INSTRUCTIONS FOR THE TASK —
Whenever a line in the material below contains "violations", copy that line.

DATA LISTING —
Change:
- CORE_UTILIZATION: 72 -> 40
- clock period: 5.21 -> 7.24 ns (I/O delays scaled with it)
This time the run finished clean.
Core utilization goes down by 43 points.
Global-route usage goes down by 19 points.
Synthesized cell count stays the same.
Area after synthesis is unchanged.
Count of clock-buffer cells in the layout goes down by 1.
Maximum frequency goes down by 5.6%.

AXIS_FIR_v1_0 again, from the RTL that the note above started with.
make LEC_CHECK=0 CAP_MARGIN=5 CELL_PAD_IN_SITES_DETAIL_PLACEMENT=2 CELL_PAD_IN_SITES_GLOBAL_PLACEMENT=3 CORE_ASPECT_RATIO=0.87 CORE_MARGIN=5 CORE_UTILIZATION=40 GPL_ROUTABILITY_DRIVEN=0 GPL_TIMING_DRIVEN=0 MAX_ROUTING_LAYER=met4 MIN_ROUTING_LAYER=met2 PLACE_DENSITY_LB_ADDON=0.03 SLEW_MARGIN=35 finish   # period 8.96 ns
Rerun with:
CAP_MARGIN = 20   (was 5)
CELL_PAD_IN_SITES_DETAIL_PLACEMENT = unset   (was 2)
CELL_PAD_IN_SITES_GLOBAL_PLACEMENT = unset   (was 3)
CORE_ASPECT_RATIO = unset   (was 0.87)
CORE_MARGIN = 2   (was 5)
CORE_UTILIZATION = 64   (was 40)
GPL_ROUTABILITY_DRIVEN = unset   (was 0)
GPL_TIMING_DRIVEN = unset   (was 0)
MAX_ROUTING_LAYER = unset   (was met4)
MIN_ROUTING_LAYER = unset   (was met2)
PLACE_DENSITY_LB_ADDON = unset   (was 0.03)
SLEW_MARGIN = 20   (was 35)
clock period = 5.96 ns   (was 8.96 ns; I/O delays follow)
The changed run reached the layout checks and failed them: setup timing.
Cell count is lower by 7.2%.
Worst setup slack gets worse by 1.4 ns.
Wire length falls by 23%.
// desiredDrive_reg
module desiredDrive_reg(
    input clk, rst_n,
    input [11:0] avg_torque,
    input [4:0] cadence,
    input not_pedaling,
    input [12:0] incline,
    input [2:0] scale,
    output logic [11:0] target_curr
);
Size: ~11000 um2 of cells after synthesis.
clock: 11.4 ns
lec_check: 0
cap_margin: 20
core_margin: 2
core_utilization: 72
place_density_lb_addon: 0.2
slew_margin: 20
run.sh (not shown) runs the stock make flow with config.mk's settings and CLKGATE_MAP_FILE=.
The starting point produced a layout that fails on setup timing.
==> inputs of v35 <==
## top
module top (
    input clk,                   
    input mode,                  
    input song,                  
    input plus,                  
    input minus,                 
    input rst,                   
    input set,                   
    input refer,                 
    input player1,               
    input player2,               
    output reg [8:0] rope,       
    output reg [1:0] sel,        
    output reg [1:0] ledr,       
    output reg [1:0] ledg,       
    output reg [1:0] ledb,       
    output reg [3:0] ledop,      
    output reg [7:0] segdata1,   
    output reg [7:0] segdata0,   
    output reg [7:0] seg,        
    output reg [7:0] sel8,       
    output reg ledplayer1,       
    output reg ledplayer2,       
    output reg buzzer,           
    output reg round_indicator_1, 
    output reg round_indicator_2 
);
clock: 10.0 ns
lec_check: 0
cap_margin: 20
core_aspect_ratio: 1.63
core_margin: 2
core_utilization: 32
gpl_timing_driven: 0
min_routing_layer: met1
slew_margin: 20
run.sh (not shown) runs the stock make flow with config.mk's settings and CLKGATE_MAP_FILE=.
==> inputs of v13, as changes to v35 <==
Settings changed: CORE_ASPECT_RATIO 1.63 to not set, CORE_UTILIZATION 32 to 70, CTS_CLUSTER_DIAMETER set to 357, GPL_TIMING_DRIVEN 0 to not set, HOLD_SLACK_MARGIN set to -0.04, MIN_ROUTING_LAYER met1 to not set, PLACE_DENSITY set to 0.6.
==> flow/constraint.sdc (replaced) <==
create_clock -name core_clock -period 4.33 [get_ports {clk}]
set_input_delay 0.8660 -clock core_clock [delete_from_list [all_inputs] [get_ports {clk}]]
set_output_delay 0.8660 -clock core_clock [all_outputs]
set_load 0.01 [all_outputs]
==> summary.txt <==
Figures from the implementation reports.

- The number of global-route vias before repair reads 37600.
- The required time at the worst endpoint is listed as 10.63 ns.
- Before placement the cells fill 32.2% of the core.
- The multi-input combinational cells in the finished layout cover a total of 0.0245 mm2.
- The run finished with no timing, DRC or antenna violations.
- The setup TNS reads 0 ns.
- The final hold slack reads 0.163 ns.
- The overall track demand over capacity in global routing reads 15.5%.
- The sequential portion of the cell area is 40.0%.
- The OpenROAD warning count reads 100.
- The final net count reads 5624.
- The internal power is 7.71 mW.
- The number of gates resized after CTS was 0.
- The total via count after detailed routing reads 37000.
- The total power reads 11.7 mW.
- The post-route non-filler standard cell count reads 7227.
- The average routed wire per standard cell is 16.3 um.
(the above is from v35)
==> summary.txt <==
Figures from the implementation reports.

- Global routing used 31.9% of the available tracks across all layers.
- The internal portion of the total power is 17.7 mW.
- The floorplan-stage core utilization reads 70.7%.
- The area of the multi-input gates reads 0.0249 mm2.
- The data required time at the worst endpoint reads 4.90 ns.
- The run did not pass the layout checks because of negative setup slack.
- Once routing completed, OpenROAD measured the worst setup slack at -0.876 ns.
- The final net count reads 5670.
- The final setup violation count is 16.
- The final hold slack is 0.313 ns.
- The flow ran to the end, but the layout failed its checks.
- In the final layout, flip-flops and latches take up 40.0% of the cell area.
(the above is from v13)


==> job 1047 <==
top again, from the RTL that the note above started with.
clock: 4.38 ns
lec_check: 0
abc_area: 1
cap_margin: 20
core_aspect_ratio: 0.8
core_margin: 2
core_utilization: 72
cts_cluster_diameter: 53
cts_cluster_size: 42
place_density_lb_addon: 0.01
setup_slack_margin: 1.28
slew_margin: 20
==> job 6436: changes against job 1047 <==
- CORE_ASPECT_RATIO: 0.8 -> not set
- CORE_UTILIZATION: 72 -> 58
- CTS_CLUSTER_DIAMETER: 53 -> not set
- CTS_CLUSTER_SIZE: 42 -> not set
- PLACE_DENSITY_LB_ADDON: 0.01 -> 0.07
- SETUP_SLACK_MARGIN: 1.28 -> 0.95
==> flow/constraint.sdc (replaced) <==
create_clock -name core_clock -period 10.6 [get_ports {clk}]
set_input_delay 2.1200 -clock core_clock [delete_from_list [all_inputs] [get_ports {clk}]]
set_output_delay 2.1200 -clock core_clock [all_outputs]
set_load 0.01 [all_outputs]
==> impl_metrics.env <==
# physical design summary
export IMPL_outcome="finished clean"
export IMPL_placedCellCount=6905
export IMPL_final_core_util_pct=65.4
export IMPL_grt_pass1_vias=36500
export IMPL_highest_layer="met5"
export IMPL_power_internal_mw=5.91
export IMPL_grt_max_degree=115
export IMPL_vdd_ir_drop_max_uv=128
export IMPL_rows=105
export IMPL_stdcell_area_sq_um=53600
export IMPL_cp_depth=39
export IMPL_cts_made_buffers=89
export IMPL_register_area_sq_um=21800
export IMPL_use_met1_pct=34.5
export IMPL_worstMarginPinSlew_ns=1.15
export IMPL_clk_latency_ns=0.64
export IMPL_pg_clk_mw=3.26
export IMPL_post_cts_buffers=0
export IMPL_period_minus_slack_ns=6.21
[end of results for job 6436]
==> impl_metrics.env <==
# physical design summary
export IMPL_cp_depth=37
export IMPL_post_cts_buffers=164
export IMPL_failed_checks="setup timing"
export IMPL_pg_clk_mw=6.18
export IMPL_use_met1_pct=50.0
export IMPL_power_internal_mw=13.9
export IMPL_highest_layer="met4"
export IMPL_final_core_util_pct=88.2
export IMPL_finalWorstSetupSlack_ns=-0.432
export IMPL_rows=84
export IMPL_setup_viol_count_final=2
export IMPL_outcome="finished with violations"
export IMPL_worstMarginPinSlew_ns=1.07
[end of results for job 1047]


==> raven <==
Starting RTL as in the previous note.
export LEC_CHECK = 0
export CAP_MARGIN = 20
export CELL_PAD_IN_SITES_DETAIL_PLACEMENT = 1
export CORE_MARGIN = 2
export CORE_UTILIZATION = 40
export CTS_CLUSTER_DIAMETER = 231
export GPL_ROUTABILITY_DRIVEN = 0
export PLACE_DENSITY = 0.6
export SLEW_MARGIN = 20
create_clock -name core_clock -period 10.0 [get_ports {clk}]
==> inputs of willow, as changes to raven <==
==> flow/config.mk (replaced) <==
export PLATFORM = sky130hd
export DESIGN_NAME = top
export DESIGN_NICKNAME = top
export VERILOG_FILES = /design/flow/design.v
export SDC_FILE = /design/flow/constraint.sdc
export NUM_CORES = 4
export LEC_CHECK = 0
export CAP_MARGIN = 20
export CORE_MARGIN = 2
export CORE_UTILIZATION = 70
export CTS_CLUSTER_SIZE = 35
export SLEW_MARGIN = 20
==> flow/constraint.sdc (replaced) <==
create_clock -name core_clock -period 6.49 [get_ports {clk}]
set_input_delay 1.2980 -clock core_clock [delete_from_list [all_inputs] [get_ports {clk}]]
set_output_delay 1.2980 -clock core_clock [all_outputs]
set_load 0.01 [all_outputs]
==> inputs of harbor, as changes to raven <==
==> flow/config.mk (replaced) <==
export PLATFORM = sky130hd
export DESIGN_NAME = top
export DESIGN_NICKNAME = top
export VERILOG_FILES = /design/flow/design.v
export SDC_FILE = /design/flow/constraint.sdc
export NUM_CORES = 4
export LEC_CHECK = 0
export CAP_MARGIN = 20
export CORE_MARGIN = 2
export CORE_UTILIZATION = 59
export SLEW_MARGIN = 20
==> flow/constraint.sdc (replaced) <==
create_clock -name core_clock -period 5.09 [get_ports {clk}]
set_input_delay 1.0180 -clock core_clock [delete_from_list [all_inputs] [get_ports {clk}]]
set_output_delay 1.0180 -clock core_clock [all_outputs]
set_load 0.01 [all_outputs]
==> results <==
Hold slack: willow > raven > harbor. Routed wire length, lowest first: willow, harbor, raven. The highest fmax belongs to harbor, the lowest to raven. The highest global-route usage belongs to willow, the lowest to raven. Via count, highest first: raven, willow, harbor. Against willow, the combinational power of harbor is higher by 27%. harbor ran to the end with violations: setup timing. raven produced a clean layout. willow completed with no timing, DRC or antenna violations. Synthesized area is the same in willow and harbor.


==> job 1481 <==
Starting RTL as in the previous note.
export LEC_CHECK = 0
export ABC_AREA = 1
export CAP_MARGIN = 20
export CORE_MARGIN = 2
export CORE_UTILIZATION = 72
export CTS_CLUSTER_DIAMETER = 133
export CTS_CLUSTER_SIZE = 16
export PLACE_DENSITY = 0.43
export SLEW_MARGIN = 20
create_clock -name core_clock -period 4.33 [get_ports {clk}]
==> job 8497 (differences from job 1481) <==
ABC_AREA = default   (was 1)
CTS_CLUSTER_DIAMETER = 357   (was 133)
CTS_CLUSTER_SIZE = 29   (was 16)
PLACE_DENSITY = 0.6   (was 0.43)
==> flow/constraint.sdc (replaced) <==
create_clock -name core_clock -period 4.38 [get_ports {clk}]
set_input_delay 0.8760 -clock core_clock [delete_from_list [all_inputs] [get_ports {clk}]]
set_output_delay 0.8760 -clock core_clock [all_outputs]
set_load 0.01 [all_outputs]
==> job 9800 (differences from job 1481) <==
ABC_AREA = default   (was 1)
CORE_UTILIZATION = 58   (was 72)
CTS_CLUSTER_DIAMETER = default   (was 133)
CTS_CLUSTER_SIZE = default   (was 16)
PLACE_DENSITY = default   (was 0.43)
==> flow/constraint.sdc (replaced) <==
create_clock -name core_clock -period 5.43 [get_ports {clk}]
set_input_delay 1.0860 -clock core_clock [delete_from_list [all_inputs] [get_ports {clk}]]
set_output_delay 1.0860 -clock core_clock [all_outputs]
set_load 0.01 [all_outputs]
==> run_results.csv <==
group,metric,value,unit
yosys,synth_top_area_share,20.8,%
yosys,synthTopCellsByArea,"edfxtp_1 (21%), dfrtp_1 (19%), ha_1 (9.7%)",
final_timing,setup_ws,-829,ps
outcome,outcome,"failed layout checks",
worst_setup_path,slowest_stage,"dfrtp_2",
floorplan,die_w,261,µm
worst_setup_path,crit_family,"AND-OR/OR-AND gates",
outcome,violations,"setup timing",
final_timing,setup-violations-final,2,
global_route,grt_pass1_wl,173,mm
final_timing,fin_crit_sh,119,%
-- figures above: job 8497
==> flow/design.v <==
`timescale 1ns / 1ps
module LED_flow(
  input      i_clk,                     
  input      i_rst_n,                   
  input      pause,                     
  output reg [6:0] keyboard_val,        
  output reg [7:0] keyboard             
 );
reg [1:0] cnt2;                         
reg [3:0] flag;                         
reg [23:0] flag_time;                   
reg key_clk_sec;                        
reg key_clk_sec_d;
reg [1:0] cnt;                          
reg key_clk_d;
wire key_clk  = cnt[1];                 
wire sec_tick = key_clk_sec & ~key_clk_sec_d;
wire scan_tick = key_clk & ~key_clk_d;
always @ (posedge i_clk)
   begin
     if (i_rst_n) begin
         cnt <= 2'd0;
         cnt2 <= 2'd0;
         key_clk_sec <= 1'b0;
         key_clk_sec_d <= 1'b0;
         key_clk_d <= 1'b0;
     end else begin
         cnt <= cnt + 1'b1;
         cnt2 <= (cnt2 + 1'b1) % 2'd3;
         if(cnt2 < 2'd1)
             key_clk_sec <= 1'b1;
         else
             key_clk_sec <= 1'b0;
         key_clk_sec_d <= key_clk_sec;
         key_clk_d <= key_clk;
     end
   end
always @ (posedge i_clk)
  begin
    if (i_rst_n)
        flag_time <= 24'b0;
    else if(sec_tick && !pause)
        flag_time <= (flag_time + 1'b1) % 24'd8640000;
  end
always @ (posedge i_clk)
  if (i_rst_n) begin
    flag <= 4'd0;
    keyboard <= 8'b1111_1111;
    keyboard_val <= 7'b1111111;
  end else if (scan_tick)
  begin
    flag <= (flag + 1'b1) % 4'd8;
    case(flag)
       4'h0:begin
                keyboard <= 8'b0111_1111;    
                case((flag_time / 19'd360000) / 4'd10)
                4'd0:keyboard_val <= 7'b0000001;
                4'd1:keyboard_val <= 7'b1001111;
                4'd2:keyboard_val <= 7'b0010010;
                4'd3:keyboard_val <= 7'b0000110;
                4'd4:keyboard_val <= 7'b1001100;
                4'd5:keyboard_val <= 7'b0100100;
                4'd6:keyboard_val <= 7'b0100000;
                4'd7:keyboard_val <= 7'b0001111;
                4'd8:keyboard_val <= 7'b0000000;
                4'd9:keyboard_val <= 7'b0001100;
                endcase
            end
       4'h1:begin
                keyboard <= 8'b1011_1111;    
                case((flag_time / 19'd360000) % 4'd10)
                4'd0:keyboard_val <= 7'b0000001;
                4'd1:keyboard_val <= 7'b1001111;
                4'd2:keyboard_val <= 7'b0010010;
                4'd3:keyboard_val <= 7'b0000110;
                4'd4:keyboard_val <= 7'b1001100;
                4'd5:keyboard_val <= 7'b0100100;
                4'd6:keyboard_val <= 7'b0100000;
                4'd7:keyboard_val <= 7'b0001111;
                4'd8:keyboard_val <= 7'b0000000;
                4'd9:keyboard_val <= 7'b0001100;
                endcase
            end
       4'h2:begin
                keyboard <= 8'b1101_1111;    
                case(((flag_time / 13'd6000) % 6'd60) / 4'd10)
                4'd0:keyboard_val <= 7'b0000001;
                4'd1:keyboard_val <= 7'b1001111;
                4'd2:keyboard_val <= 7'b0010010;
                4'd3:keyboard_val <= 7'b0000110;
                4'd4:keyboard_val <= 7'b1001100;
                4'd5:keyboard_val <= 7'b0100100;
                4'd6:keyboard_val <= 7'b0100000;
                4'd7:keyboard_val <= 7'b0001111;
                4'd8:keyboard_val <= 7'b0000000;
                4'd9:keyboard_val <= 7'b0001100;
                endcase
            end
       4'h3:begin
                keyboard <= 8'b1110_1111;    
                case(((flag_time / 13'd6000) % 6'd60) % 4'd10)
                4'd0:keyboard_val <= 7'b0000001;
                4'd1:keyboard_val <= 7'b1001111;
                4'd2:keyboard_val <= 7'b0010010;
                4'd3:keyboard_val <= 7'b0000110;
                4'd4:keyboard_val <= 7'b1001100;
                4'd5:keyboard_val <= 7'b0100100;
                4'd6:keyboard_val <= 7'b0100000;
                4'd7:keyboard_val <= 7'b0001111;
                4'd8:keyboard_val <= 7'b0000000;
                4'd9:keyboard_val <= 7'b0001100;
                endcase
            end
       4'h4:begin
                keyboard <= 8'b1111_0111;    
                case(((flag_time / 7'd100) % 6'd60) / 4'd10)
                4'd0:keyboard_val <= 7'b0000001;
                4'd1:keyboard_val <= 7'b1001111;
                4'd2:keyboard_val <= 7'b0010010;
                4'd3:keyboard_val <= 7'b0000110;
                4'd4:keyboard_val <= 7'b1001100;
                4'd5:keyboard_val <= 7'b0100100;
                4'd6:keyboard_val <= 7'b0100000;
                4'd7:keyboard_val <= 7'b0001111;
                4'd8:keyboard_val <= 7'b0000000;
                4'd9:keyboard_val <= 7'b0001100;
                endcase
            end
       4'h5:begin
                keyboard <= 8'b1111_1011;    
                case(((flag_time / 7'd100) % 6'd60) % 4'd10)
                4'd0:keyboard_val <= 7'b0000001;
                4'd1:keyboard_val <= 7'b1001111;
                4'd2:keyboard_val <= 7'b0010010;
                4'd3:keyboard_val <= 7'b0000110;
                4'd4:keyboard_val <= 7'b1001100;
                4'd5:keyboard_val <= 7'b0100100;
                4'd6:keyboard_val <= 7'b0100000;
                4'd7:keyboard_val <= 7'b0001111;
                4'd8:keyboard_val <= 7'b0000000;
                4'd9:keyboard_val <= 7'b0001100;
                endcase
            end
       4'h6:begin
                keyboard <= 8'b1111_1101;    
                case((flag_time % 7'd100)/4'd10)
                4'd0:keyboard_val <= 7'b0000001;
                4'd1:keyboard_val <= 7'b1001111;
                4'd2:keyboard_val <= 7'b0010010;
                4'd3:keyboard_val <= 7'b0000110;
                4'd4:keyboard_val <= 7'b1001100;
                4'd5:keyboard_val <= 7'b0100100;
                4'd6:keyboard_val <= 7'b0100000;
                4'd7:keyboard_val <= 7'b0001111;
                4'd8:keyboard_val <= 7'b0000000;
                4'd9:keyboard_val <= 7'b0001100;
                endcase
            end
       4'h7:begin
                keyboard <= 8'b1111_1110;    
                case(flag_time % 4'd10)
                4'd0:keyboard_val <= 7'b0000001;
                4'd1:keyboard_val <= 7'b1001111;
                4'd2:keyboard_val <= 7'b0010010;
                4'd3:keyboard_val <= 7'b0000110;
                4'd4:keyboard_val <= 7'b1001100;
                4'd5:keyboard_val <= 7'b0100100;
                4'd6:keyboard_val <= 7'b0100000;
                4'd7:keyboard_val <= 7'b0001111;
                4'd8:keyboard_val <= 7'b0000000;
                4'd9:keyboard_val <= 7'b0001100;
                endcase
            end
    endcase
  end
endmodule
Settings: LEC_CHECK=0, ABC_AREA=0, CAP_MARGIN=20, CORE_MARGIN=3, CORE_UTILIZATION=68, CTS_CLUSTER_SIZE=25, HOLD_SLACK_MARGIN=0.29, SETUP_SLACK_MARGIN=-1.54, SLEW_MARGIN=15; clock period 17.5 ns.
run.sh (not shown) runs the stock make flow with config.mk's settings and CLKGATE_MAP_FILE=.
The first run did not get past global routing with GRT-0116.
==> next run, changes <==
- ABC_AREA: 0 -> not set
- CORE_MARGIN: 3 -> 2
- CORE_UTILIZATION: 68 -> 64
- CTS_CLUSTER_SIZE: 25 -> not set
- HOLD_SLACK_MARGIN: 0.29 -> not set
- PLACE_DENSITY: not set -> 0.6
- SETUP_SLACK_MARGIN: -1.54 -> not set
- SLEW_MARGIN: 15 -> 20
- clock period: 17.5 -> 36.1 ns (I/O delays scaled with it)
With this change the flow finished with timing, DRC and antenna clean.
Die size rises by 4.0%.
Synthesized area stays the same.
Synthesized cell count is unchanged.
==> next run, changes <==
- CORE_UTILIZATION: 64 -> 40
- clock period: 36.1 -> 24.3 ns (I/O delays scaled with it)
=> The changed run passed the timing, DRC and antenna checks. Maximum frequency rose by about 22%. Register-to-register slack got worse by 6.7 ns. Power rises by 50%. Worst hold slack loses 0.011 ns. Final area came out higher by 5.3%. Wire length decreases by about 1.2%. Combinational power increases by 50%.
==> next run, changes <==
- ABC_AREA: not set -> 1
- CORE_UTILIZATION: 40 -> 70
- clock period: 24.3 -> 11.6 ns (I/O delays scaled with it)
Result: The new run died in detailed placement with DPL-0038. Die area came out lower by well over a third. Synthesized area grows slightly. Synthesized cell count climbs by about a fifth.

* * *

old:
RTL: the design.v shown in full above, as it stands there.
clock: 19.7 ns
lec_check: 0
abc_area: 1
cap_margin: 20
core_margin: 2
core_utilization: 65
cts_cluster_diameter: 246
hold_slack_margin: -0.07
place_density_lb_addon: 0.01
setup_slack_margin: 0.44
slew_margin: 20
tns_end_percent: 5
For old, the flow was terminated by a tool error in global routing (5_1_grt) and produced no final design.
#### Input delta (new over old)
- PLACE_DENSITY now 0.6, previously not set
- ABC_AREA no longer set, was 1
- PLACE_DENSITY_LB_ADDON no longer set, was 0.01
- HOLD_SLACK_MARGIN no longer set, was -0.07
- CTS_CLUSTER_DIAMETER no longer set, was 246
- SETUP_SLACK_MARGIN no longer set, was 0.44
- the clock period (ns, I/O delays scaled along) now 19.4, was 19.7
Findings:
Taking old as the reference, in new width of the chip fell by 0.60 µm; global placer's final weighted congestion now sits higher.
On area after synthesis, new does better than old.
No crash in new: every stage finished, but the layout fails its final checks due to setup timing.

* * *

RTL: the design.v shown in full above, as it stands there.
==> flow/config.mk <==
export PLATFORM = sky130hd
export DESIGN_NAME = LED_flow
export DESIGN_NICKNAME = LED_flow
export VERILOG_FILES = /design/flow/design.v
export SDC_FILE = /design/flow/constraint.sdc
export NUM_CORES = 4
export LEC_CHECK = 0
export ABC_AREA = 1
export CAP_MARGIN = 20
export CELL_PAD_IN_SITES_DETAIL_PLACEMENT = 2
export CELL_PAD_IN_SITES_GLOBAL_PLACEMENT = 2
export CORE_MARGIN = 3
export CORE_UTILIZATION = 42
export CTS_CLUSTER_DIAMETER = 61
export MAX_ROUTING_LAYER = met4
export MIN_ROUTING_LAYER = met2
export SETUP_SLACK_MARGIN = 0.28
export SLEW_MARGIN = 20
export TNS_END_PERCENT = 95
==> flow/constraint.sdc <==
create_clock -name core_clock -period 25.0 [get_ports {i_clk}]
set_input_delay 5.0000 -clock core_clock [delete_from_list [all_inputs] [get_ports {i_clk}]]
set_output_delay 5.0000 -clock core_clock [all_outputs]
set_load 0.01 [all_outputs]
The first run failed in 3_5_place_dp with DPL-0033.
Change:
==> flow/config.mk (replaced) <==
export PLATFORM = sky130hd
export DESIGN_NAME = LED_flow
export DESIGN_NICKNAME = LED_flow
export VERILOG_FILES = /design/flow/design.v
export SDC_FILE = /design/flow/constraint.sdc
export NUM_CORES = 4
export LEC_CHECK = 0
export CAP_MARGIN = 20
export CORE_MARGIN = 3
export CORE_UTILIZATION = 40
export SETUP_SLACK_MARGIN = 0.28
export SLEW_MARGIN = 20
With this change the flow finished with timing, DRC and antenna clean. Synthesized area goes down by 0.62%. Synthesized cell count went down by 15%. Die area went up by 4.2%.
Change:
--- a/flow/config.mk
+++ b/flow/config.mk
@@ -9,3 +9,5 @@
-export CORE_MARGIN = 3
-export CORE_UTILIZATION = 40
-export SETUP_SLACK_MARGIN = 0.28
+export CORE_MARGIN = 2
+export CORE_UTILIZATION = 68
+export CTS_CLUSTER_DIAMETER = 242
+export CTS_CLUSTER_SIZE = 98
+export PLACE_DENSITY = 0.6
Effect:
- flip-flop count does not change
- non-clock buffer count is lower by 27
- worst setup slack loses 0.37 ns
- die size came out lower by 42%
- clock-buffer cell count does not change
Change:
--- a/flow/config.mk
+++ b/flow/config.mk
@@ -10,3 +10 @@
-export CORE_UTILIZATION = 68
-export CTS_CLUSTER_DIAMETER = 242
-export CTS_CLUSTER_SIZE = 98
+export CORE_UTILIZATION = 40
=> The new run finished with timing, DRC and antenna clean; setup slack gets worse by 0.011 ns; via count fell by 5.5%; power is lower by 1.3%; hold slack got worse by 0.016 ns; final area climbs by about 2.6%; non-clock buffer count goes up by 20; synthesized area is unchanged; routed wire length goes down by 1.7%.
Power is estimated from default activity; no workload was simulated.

OUTPUT BELOW —
- The run finished with no timing, DRC or antenna violations.
export IMPL_outcome="finished with violations"
Hold slack: willow > raven > harbor. Routed wire length, lowest first: willow, harbor, raven. The highest fmax belongs to harbor, the lowest to raven. The highest global-route usage belongs to willow, the lowest to raven. Via count, highest first: raven, willow, harbor. Against willow, the combinational power of harbor is higher by 27%. harbor ran to the end with violations: setup timing. raven produced a clean layout. willow completed with no timing, DRC or antenna violations. Synthesized area is the same in willow and harbor.
outcome,violations,"setup timing",
final_timing,setup-violations-final,2,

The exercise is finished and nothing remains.